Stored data

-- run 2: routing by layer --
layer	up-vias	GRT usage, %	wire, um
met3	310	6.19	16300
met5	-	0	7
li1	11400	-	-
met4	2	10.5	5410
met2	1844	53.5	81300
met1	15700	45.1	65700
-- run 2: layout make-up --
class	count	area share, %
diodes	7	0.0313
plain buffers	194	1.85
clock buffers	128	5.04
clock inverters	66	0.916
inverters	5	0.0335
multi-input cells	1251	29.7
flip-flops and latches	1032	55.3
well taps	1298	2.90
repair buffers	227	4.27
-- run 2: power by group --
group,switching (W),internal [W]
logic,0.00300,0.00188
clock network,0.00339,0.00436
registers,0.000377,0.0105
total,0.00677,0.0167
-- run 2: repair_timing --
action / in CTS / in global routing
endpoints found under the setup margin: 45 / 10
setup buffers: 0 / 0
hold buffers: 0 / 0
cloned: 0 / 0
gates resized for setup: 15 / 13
`config.mk`:
```
export PLATFORM = sky130hd
export DESIGN_NAME = mat_fifo_rd_stream_flat
export DESIGN_NICKNAME = d
export VERILOG_FILES = /design/src/rtl/mat_fifo_pkg.sv /design/src/rtl/mat_fifo_rd_stream_if.sv /design/src/rtl/mat_fifo_rd_buf.sv /design/src/rtl/mat_fifo_rd_stream.sv /design/src/flat_wrapper.sv
export SDC_FILE = /design/constraint.sdc
export NUM_CORES = 1
export LEC_CHECK = 0
export BUFFER_PORTS_ARGS = -buffer_cell sky130_fd_sc_hd__buf_2
export CAP_MARGIN = 20
export CORE_MARGIN = 5
export CORE_UTILIZATION = 45
export DETAILED_ROUTE_END_ITERATION = 8
export PLACE_DENSITY = 0.62
export SLEW_MARGIN = 30
export SYNTH_ARGS = -nofsm -noshare
export SYNTH_HDL_FRONTEND = slang
export SYNTH_SLANG_ARGS = --single-unit
```
`constraint.sdc`:
```
create_clock -name rd_clk -period 10.6 [get_ports rd_clk]
set_clock_uncertainty 0.2 [all_clocks]
set_input_delay 1.59 -clock rd_clk [delete_from_list [all_inputs] [get_ports rd_clk]]
set_output_delay 1.59 -clock rd_clk [all_outputs]
set_load 0.01 [all_outputs]
```
===== config.mk =====
export PLATFORM = sky130hd
export DESIGN_NAME = ram_transfer_scheduler_flat
export DESIGN_NICKNAME = d
export VERILOG_FILES = /design/src/rtl/ram_transfer_scheduler_if.sv /design/src/rtl/ram_transfer_scheduler.sv /design/src/flat_wrapper.sv
export SDC_FILE = /design/constraint.sdc
export NUM_CORES = 1
export LEC_CHECK = 0
export ABC_AREA = 1
export ABC_CLOCK_PERIOD_IN_PS = 1200
export CORE_ASPECT_RATIO = 0.8
export CORE_MARGIN = 2
export CORE_UTILIZATION = 36
export DETAILED_ROUTE_END_ITERATION = 10
export PLACE_DENSITY = 0.81
export SYNTH_ARGS = -nofsm -noshare
export SYNTH_HDL_FRONTEND = slang
export SYNTH_SLANG_ARGS = --single-unit
export TNS_END_PERCENT = 100

===== constraint.sdc =====
create_clock -name clk -period 1.2 [get_ports clk]
set_input_delay 0.12 -clock clk [delete_from_list [all_inputs] [get_ports clk]]
set_output_delay 0.12 -clock clk [all_outputs]
set_load 0.02 [all_outputs]
## config.mk

```make
export PLATFORM = sky130hd
export DESIGN_NAME = instr_fetch_buffer
export DESIGN_NICKNAME = d
export VERILOG_FILES = /design/src/rtl/instr_fetch_buffer.sv
export SDC_FILE = /design/constraint.sdc
export NUM_CORES = 1
export LEC_CHECK = 0
export ABC_AREA = 1
export CAP_MARGIN = 20
export CORE_ASPECT_RATIO = 1.4
export CORE_MARGIN = 5
export CORE_UTILIZATION = 30
export DETAILED_ROUTE_END_ITERATION = 7
export PLACE_DENSITY = 0.53
export RECOVER_POWER = 25
export SLEW_MARGIN = 10
export SYNTH_ARGS = -nofsm -noshare
export SYNTH_HDL_FRONTEND = slang
export SYNTH_SLANG_ARGS = --single-unit
```

## constraint.sdc

```tcl
create_clock -name clk -period 4.98 [get_ports clk]
set_clock_uncertainty 0.2 [all_clocks]
set_input_delay 0.996 -clock clk [delete_from_list [all_inputs] [get_ports clk]]
set_output_delay 0.996 -clock clk [all_outputs]
set_load 0.01 [all_outputs]
```

## src/rtl/instr_fetch_buffer.sv

```systemverilog
// Fetch stage between the program counter and decode: issues each accepted PC to a
// 1-cycle synchronous instruction memory and queues {instruction, PC} in a small FIFO.
module instr_fetch_buffer #(
    parameter int ADDR_WIDTH = 32,
    parameter int DATA_WIDTH = 32,
    parameter int DEPTH      = 4
) (
    input  logic                         clk,
    input  logic                         rst,
    input  logic [ADDR_WIDTH-1:0]        pc_in,
    input  logic                         pc_valid,
    output logic                         pc_stall,
    output logic                         imem_req,
    output logic [ADDR_WIDTH-1:0]        imem_addr,
    input  logic [DATA_WIDTH-1:0]        imem_rdata,
    input  logic                         flush,
    output logic [DATA_WIDTH-1:0]        instr_out,
    output logic [ADDR_WIDTH-1:0]        instr_pc,
    output logic                         instr_valid,
    input  logic                         instr_ready,
    output logic [$clog2(DEPTH+1)-1:0]   count
);
    localparam int PTR_W = $clog2(DEPTH);
    localparam int CNT_W = $clog2(DEPTH+1);

    logic [DATA_WIDTH-1:0] data_mem [DEPTH];
    logic [ADDR_WIDTH-1:0] pc_mem   [DEPTH];

    logic [PTR_W-1:0]      wr_ptr_q, wr_ptr_d;
    logic [PTR_W-1:0]      rd_ptr_q, rd_ptr_d;
    logic [CNT_W-1:0]      count_q, count_d;
    logic                  inflight_v_q;
    logic [ADDR_WIDTH-1:0] inflight_pc_q;

    logic [CNT_W:0]        occupancy;
    logic                  accept;
    logic                  push;
    logic                  pop;

    always_comb begin
        // An in-flight fetch already owns a FIFO slot, so it counts toward the stall.
        occupancy   = {1'b0, count_q} + (CNT_W+1)'(inflight_v_q);
        pc_stall    = occupancy >= (CNT_W+1)'(DEPTH);
        accept      = pc_valid & ~pc_stall & ~flush;
        imem_req    = accept;
        imem_addr   = pc_in;

        instr_valid = (count_q != '0) & ~flush;
        push        = inflight_v_q & ~flush;
        pop         = instr_valid & instr_ready;
        instr_out   = instr_valid ? data_mem[rd_ptr_q] : '0;
        instr_pc    = instr_valid ? pc_mem[rd_ptr_q]   : '0;

        wr_ptr_d    = push ? wr_ptr_q + PTR_W'(1) : wr_ptr_q;
        rd_ptr_d    = pop  ? rd_ptr_q + PTR_W'(1) : rd_ptr_q;
        count_d     = count_q + CNT_W'(push) - CNT_W'(pop);
    end

    assign count = count_q;

    // NOTE: sequential state uses non-blocking (<=) so every register samples pre-edge values.
    always_ff @(posedge clk) begin
        if (rst) begin
            wr_ptr_q      <= '0;
            rd_ptr_q      <= '0;
            count_q       <= '0;
            inflight_v_q  <= 1'b0;
            inflight_pc_q <= '0;
        end else if (flush) begin
            wr_ptr_q      <= '0;
            rd_ptr_q      <= '0;
            count_q       <= '0;
            inflight_v_q  <= 1'b0;
        end else begin
            wr_ptr_q      <= wr_ptr_d;
            rd_ptr_q      <= rd_ptr_d;
            count_q       <= count_d;
            inflight_v_q  <= accept;
            if (accept) begin
                inflight_pc_q <= pc_in;
            end
        end
    end

    // NOTE: storage has no reset; entries are only observed while count marks them valid.
    always_ff @(posedge clk) begin
        if (push) begin
            data_mem[wr_ptr_q] <= imem_rdata;
            pc_mem[wr_ptr_q]   <= inflight_pc_q;
        end
    end

endmodule

```

# Yosys cells after proc, flatten, opt, wreduce, memory -nomap -nowiden
# Memories as Yosys holds them, arrays and structs flattened. A register that Yosys moved wholly into a read port is not among the register bits.
# Cells that the tools add are included.
[word_totals]
memories = 2
ram_bits = 256
reg_bits = 40
in_bits = 69
[mem_list]
columns = ["memory", "depth", "width", "rd", "rd_clocked_by_memory_dff", "wr", "line", "source"]
rows = [
  ["data_mem", 4, 32, 1, 1, 1, "26", "logic [DATA_WIDTH-1:0] data_mem [DEPTH];"],
  ["pc_mem", 4, 32, 1, 1, 1, "27", "logic [ADDR_WIDTH-1:0] pc_mem [DEPTH];"],
]
[classes]
n_mux = 8
magnitude_cmp = 1
n_reduce_logical = 3
n_bitwise = 7
add_sub_neg = 5
[ops]
columns = ["op", "count"]
rows = [
  ["32-bit 2-to-1 mux", 2],
  ["2-bit 2-to-1 mux", 4],
  ["1-bit AND", 5],
  ["2-bit by 1-bit adder with 2-bit output (second input constant)", 2],
  ["3-bit by 1-bit adder with 4-bit output", 1],
  ["4-bit by 3-bit greater-or-equal comparator with 1-bit output (second input constant)", 1],
  ["3-bit by 1-bit adder with 3-bit output", 1],
  ["3-bit nonzero test", 1],
  ["3-bit by 1-bit subtractor with 3-bit output", 1],
  ["1-bit 2-to-1 mux", 2],
  ["1-bit NOT", 2],
  ["2-bit AND reduction", 1],
  ["2-bit OR reduction", 1],
]

# Longest topological paths before layout
# Gate-level depths: netlist (run 1).
[depth]
ltp_word = 6
mapped_depth = 11

# Worst setup path before layout (run 1)
# Ideal clock, no wire load.
[synth_path]
kind = "input -> register"
start = "in flush"
end = "mem data_mem[0][0], enable pin"
n_path_buf = 0
path_stages = 3
arrival_time_ns = 3.891
setup_slack_ns = 0.403
required_time_ns = 4.293
setup_time_ns = 0.487
cell_sequence = "inv_1 nand2_1 nor2_1"
[synth_via]
elab_chain_cells = 4
[synth_rtl]
columns = ["item", "line", "source"]
rows = [
  ["start, declared", "16", "input logic flush,"],
  ["1-bit NOT (no source line)", "--", ""],
  ["1-bit AND", "49", "push = inflight_v_q & ~flush;"],
  ["1-bit 2-to-1 mux", "87", "if (push) begin"],
  ["1-bit 2-to-1 mux (not written as such)", "88", "data_mem[wr_ptr_q] <= imem_rdata;"],
  ["end, declared", "26", ""],
]
# No other way between the ends.

# Worst setup path in the final report (run 1)
[layout_path]
start = "in flush"
end = "out instr_pc[29]"
[layout_via]
elab_chain_cells = 3
[layout_rtl]
columns = ["item", "line", "source"]
rows = [
  ["1-bit NOT (no source line)", "--", ""],
  ["1-bit AND", "48", "instr_valid = (count_q != '0) & ~flush;"],
  ["32-bit 2-to-1 mux", "52", "instr_pc = instr_valid ? pc_mem[rd_ptr_q] : '0;"],
  ["end, declared", "18", "output logic [ADDR_WIDTH-1:0] instr_pc,"],
]
# No other way between the ends.

==> results.json, run 1 <==
{
  "slew_viol_final": 0,
  "die_area_mm2": 0.0446,
  "diodes": 0,
  "hold-path-cell-count": 0,
  "start_util_pct": 30.2,
  "max-slew-margin-rel_pct": 39.1,
  "routed_wl_um": 29600,
  "design_area_mm2": 0.0151,
  "dieWidth_um": 180,
  "postCtsSetupBuffers": 0,
  "fmax_mhz": 240,
  "ys_types": 20,
  "yosysWarnings": 0,
  "p_leak_nw": 5.27,
  "hold_viol": 0,
  "dp_hpwl_um": 16800,
  "hold_ws_ns": 0.296,
  "finalPower_w": 0.00520,
  "syn_to_final_growth_pct": 24.7,
  "cp.depth": 6,
  "core_mm2": 0.0402,
  "antenna_found_initial": 1,
  "holdBufCountCts": 0,
  "setup_tns_ns": 0,
  "endpoint_kind": "primary output",
  "htree_levels": 1,
  "fp-row-count": 87,
  "path_clk_slew_ns": 0.06,
  "die-height_um": 248,
  "grt_pass1_wl_um": 45500,
  "first_global_vias": 7929,
  "nNetsFinal": 1267,
  "crit_type": "in2out",
  "postRouteAntennaNets": 0,
  "grt_max_degree": 129,
  "rsz0062_at_grt": "false",
  "tightest_slew_ns": 0.914,
  "crit_chain": "clkdlybuf4s50_1, inv_1, nand2_4, buf_4, a21oi_1, clkdlybuf4s50_1",
  "syn_inst": 1069,
  "synth_top_area_share_pct": 63.5,
  "period_needed_ns": 4.17,
  "critPathBufInv": 4,
  "post_dp_cell_area_mm2": 0.0141,
  "path_common_cell": "clkdlybuf4s50_1",
  "portBuffers": 170,
  "dr.pass1.iters": 6,
  "overflow": 0,
  "synth_fp_nets": 1146,
  "synthTopCellsByArea": "edfxtp_1 (63%), nor2_1 (9.3%), dfxtp_1 (6.9%), o21ai_0 (4.8%), a21oi_1 (4.1%)",
  "slowest_delay_ns": 0.55,
  "crit_slowest_cell": "clkdlybuf4s50_1",
  "worstSkewPairLatency_ns": 0.56,
  "finalCritPeriodShare_pct": 83.6,
  "via_per_inst": 4.53,
  "ios": 171,
  "via_count": 7916,
  "cts-root-buf": "clkbuf_16",
  "worst-r2r-cell-count": 8,
  "cts_tree": "yes",
  "maxCapViolCount": 0,
  "crit_arrival_ns": 2.97,
  "yosys.area.top_type": "edfxtp_1",
  "finalSetupViolCount": 0,
  "grtUsageTotal_pct": 12.9,
  "first_iter_violations": 347,
  "path_delay_family": "buffers and inverters",
  "drive_gt1_share_pct": 6.26,
  "powerDensity_mw_per_mm2": 344,
  "clkSinkCount": 298,
  "synth_seq_cells": 298,
  "cts_buffer_depth": 3,
  "yosysSeqAreaShare_pct": 70.4,
  "start_kind": "primary input",
  "vdd_drop_max_uv": 218,
  "cp.required_ns": 3.78,
  "drc": 0,
  "critPathMaxFanout": 34,
  "wl_per_cell_um": 16.9,
  "status": "completed",
  "place_congestion": 0.706,
  "cts_resized": 0,
  "hp-class": "reg2reg",
  "cts_buffers": 30,
  "syn_area_per_cell_um2": 11.3,
  "syn_area_mm2": 0.0121
}
[synth_stat cells]
cell type  instances
a21oi_1          100
buf_1             11
buf_2             15
buf_4             36
buf_6             15
clkbuf_1          20
dfxtp_1           42
edfxtp_1         256
fa_1               1
ha_1               7
inv_1             52
inv_2              2
nand2_1           44
nand2_2            1
nand3_1           33
nor2_1           301
o21ai_0          117
o21ai_1           13
xnor2_1            2
xor2_1             1
[worst paths after layout]
check	slack, ns	endpoint	startpoint
hold / removal	0.30	pc_mem[0][22]	inflight_pc_q[22]
hold reg to reg	0.30	pc_mem[0][22]	inflight_pc_q[22]
setup reg to reg	2.64	inflight_pc_q[2]	count[1]
setup / recovery	0.81	instr_pc[29]	flush
[layout by cell type (no fill, tap or decap), drive strengths merged, types with 9 or more instances in the layout]
cell type / count
buf: 16
nand2: 45
a21oi: 100
nor2: 301
dfxtp: 42
clkdlybuf4s50: 161
dlygate4sd3: 9
nand3: 33
clkbuf: 40
clkinv: 11
o21ai: 130
inv: 54
edfxtp: 256
[where the power goes]
part / switching (W) / internal [W]
registers: 0.0000249 / 0.00274
clock network: 0.000932 / 0.00129
logic: 0.000104 / 0.000107
total: 0.00106 / 0.00414
[state kept, by name (all words and copies together) (netlist names), named ones only]
signal         cells
wr_ptr_q           2
pc_mem           128
inflight_v_q       1
inflight_pc_q     32
rd_ptr_q           2
count              3
data_mem         128
[logic make-up (layout without fill, tap and decap cells)]
group / count (synthesis) / after routing / synth area share, %
flip-flops: 298 / 298 / 70.4
AO/OA/AOI/OAI: 230 / 230 / 9.50
XOR/XNOR: 3 / 3 / 0.217
adder cells (fa/ha/maj): 8 / 8 / 0.888
buffers and inverters: 151 / 296 / 6.88
AND/OR/NAND/NOR: 379 / 379 / 12.1
[final cells by class]
cell class,instances,area (µm²)
Multi-Input combinational cell,620,2800
Fill cell,3890,25100
Timing Repair Buffer,186,1910
Clock buffer,40,840
Inverter,54,204
Clock inverter,16,151
Tap cell,534,668
Sequential cell,298,8540
[metrics by stage]
stage               setup WS, ns  util [%]  instances
floorplan                  0.403         -       1069
global placement           0.719      35.1       1692
detailed placement         0.716      35.1       1692
CTS                        0.716      37.6       1748
global route               0.645      37.6       1748
finish                     0.815      37.6       1748
[metal layers]
metal / up-vias / global-route usage (%) / part of all wire [%]
li1: 3869 / - / -
met1: 3843 / 15.8 / 42
met2: 171 / 23.4 / 51
met3: 33 / 2.29 / 4.7
met4: 0 / 3.57 / 1.8
met5: - / 0 / 0
Note: power is estimated with default switching activity, not from simulation.
==> inputs of run 2 (changes only) <==
Settings changed: PLACE_DENSITY 0.53 to 0.55.
Clock period 4.98 ns to 3.7 ns, I/O delays scaled along.
==> results.json, run 2 (synthesis gave the netlist of run 1 again) <==
{
  "p_leak_nw": 5.28,
  "die-height_um": 248,
  "critPathMaxFanout": 64,
  "place_congestion": 0.743,
  "dp_worst_setup_slack_ns": 0.184,
  "top_regs": "data_mem: 128 flops, pc_mem: 128 flops, inflight_pc_q: 32 flops",
  "hp-class": "reg2reg",
  "postCtsSetupBuffers": 0,
  "syn_to_final_growth_pct": 24.7,
  "dp_hpwl_um": 17400,
  "path_clk_slew_ns": 0.06,
  "finalCritPeriodShare_pct": 94.6,
  "fp-row-count": 87,
  "antenna_found_initial": 0,
  "crit_chain": "buf_4, nor2_1, o21ai_0, a21oi_1, buf_4, clkdlybuf4s50_1",
  "holdBufCountCts": 0,
  "cts-root-buf": "clkbuf_16",
  "rsz0062_at_grt": "false",
  "core_mm2": 0.0402,
  "start_kind": "register",
  "drc": 0,
  "drive_gt1_share_pct": 6.15,
  "wl_per_cell_um": 16.6,
  "crit_slowest_cell": "buf_4",
  "first_iter_violations": 363,
  "grt_pass1_wl_um": 45000,
  "portBuffers": 170,
  "path_delay_family": "buffers and inverters",
  "clkSinkCount": 298,
  "cp.depth": 6,
  "final_core_util_pct": 37.6,
  "nNetsFinal": 1275,
  "via_per_inst": 4.52,
  "fmax_mhz": 286,
  "crit_type": "reg2out",
  "start_util_pct": 30.2,
  "slowest_delay_ns": 0.72,
  "critPathBufInv": 3,
  "first_global_vias": 8036,
  "grt_max_degree": 75,
  "slew_viol_final": 0,
  "powerDensity_mw_per_mm2": 448,
  "finalSetupViolCount": 0,
  "tightest_slew_ns": 0.922,
  "postRouteAntennaNets": 0,
  "status": "completed",
  "layout_setup_ws_ns": 0.199,
  "dp_cells": 1701,
  "dieWidth_um": 180,
  "overflow": 0,
  "cts_buffers": 29,
  "worstSkewPairLatency_ns": 0.54,
  "hold_viol": 0,
  "n_fill_cell": 3853,
  "crit_arrival_ns": 2.56,
  "worst-r2r-cell-count": 11,
  "hold-path-cell-count": 0,
  "max-slew-margin-rel_pct": 38.5,
  "ios": 171,
  "finalPower_w": 0.00677,
  "cts_tree": "yes",
  "maxCapViolCount": 0,
  "ff_latch_area_mm2": 0.00854,
  "grtUsageTotal_pct": 12.7,
  "multi_input_area_mm2": 0.00280,
  "die_area_mm2": 0.0446,
  "layout_common_cells": "nor2_1 (296), edfxtp_1 (256), clkdlybuf4s50_1 (160)",
  "htree_levels": 1,
  "cts_resized": 1,
  "cts_buffer_depth": 3,
  "layout_commonest_cell": "nor2_1",
  "path_common_cell": "buf_4",
  "layout.cells.non_filler": 1754,
  "vdd_drop_max_uv": 296,
  "cp.required_ns": 2.76,
  "via_count": 7922,
  "endpoint_kind": "primary output",
  "dr.pass1.iters": 5,
  "routed_wl_um": 29200,
  "period_needed_ns": 3.50
}
run 2: changes by cell type in the layout (fill, tap and decap cells not counted), moves of 2 or more:
cell        before  now
clkbuf_1         6    8
clkbuf_8         3    1
clkinvlp_4       3    1
clkinv_4         3    1
inv_4            0    2
clkinv_1         1    5
buf_4            9   16
clkbuf_16       31   29
clkinv_2         7    5
buf_12           7    9
run 2: cell type report:
class / count / share of cell area, %
antenna: 1 / 0.0166
inverter: 54 / 1.38
timing repair buffer: 195 / 13.3
multi-input combinational: 620 / 18.5
tap: 534 / 4.42
sequential: 298 / 56.5
clock inverter: 14 / 0.795
clock buffer: 38 / 5.10
run 2: power by group:
group	switching, W	total [W]	internal, W
clock network	0.00117	0.00276	0.00160
logic	0.000140	0.000286	0.000146
registers	0.0000312	0.00372	0.00369
total	0.00134	0.00677	0.00543
run 2: metrics by stage:
stage / area, µm² / hold WS (ns) / setup TNS, ns
floorplan: 12100 / 0.261 / -158.99
global placement: 14200 / 0.276 / 0
detailed placement: 14200 / 0.284 / 0
CTS: 15100 / 0.301 / 0
global route: 15100 / 0.321 / 0
finish: 15100 / 0.302 / 0
run 2: final timing paths:
| kind | start | slack (ns) | endpoint |
|---|---|---|---|
| setup / recovery | register | 0.20 | instr_pc[8] |
| hold / removal | inflight_pc_q[15] | 0.30 | pc_mem[1][15] |
| setup reg to reg | count[1] | 1.36 | count[2] |
| hold reg to reg | inflight_pc_q[15] | 0.30 | pc_mem[1][15] |
run 2: routing by layer:
metal	up-vias	routed length [µm]	GRT usage (%)
met5	-	0	0
met4	0	454	3.74
met3	26	1350	2.14
met2	174	15100	23.4
met1	3836	12300	15.3
li1	3886	-	-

Task: Start at the first line of the data above. Stop after the line containing "gates resized for setup: 15 / 13", reproducing each line exactly and adding nothing.

Answer to the exercise:
-- run 2: routing by layer --
layer	up-vias	GRT usage, %	wire, um
met3	310	6.19	16300
met5	-	0	7
li1	11400	-	-
met4	2	10.5	5410
met2	1844	53.5	81300
met1	15700	45.1	65700
-- run 2: layout make-up --
class	count	area share, %
diodes	7	0.0313
plain buffers	194	1.85
clock buffers	128	5.04
clock inverters	66	0.916
inverters	5	0.0335
multi-input cells	1251	29.7
flip-flops and latches	1032	55.3
well taps	1298	2.90
repair buffers	227	4.27
-- run 2: power by group --
group,switching (W),internal [W]
logic,0.00300,0.00188
clock network,0.00339,0.00436
registers,0.000377,0.0105
total,0.00677,0.0167
-- run 2: repair_timing --
action / in CTS / in global routing
endpoints found under the setup margin: 45 / 10
setup buffers: 0 / 0
hold buffers: 0 / 0
cloned: 0 / 0
gates resized for setup: 15 / 13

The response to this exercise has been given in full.